**Stored items:**
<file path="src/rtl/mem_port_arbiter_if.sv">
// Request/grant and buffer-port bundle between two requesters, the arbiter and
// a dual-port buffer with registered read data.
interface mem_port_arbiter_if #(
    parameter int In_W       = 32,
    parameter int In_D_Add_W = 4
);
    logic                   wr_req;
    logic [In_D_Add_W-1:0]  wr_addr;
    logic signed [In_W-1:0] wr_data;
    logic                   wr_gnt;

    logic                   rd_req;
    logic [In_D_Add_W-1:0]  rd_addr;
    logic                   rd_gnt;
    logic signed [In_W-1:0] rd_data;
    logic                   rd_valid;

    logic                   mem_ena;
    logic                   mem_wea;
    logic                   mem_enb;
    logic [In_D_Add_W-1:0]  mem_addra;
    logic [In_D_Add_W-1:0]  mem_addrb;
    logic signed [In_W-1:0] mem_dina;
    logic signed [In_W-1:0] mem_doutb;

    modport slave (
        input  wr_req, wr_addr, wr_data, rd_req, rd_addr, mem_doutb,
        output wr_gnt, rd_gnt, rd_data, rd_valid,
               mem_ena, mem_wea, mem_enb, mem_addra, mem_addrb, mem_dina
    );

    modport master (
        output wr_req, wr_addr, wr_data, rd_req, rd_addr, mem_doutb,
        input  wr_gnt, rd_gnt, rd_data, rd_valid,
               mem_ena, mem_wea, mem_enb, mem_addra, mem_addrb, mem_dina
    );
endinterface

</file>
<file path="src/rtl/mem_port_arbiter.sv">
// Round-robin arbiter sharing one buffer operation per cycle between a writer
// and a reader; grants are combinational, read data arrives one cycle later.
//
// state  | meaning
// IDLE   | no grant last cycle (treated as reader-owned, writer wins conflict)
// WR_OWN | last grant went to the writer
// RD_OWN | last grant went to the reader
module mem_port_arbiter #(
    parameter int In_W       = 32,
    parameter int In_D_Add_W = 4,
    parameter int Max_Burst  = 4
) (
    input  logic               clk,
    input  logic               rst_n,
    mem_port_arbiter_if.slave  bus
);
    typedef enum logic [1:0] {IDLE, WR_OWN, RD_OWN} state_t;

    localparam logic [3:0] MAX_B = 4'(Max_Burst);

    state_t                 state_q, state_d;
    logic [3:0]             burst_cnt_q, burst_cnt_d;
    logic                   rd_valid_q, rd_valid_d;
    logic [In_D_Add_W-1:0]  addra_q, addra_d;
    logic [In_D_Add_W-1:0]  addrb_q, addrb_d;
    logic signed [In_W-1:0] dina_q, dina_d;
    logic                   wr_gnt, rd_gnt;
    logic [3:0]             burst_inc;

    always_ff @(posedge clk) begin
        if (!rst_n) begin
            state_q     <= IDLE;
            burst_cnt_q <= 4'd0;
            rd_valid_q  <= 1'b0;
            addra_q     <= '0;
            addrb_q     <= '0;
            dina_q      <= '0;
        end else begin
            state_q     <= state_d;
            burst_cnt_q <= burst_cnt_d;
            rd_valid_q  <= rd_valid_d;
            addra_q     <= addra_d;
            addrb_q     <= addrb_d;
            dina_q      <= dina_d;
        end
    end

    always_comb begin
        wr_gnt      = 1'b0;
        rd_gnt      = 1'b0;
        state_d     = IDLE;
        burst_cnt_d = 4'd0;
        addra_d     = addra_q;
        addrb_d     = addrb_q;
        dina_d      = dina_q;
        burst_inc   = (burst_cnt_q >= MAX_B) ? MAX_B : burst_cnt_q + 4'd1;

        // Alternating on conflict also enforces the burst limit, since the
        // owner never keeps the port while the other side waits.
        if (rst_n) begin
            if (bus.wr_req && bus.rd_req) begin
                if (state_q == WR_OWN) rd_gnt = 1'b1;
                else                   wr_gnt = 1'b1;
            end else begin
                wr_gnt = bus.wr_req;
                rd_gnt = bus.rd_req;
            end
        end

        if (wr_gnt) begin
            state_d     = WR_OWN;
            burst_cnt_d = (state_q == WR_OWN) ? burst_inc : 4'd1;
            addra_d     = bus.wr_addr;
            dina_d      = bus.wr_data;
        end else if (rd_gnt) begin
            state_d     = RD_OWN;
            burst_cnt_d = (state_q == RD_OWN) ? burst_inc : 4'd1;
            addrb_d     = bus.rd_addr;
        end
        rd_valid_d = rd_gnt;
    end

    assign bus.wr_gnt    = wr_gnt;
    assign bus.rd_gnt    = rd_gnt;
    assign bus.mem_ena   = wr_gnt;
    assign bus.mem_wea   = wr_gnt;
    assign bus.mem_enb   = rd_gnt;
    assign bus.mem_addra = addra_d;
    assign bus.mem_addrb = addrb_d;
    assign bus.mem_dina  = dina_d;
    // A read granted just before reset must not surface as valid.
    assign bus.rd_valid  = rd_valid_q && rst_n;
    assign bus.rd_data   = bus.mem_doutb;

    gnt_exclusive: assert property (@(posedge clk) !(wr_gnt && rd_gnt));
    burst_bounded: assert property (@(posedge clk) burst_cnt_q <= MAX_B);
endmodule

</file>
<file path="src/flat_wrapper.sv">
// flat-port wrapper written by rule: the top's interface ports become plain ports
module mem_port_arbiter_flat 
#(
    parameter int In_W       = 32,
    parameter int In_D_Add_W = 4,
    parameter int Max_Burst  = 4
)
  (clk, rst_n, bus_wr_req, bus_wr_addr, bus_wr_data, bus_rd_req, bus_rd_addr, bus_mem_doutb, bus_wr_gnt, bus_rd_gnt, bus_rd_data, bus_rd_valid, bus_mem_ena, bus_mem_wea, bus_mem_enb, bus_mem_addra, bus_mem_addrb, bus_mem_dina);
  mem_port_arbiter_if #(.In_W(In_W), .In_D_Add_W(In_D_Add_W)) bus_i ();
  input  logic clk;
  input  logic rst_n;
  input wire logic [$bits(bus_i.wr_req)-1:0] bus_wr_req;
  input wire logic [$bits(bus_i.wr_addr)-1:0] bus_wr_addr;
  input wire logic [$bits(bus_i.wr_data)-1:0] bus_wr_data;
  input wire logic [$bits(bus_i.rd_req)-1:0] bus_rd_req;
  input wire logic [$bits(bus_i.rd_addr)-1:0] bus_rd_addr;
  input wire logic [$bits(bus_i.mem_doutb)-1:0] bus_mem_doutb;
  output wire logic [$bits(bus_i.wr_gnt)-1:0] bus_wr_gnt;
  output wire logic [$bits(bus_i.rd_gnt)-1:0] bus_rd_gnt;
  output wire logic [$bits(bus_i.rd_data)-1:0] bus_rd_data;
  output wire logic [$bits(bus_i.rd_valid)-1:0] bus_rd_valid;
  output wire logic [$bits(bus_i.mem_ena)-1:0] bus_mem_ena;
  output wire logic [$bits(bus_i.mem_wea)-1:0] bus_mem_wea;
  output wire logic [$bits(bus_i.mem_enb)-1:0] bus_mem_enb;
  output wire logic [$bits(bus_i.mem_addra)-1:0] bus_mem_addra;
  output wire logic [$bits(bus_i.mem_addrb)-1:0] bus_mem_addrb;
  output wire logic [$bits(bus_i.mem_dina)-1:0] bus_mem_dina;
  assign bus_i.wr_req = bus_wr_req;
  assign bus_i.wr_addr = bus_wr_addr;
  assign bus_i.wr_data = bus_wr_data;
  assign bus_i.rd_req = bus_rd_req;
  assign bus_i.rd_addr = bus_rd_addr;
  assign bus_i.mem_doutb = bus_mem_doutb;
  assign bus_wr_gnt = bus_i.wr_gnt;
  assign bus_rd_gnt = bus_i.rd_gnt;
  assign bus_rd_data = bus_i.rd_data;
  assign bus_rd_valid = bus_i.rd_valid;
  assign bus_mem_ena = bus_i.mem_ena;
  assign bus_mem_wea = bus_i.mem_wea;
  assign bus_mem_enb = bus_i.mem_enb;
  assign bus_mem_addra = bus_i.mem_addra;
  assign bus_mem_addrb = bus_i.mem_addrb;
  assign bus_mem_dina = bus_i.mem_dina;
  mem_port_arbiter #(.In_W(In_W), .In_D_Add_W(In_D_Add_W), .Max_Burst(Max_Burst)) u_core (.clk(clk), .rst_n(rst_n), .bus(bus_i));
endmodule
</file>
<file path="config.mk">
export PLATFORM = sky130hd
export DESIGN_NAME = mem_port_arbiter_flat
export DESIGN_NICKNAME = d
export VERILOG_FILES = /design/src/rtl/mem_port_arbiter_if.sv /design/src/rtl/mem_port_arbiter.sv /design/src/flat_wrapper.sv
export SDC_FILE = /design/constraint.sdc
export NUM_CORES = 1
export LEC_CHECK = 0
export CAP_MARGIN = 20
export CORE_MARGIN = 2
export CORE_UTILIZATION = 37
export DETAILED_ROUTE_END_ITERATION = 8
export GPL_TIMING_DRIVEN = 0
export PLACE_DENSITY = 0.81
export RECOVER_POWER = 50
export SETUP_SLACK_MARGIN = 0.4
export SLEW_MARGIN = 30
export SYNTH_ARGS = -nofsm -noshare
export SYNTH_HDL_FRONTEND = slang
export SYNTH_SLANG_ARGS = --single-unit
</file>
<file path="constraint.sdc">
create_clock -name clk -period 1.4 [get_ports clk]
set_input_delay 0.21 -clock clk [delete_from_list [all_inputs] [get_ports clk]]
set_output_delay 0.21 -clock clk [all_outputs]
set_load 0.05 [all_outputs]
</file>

**ACTIVITY:**
Scan the lines above for the word "assert". Return each one that has it.

**OUTPUT FOR THIS EXERCISE:**
    gnt_exclusive: assert property (@(posedge clk) !(wr_gnt && rd_gnt));
    burst_bounded: assert property (@(posedge clk) burst_cnt_q <= MAX_B);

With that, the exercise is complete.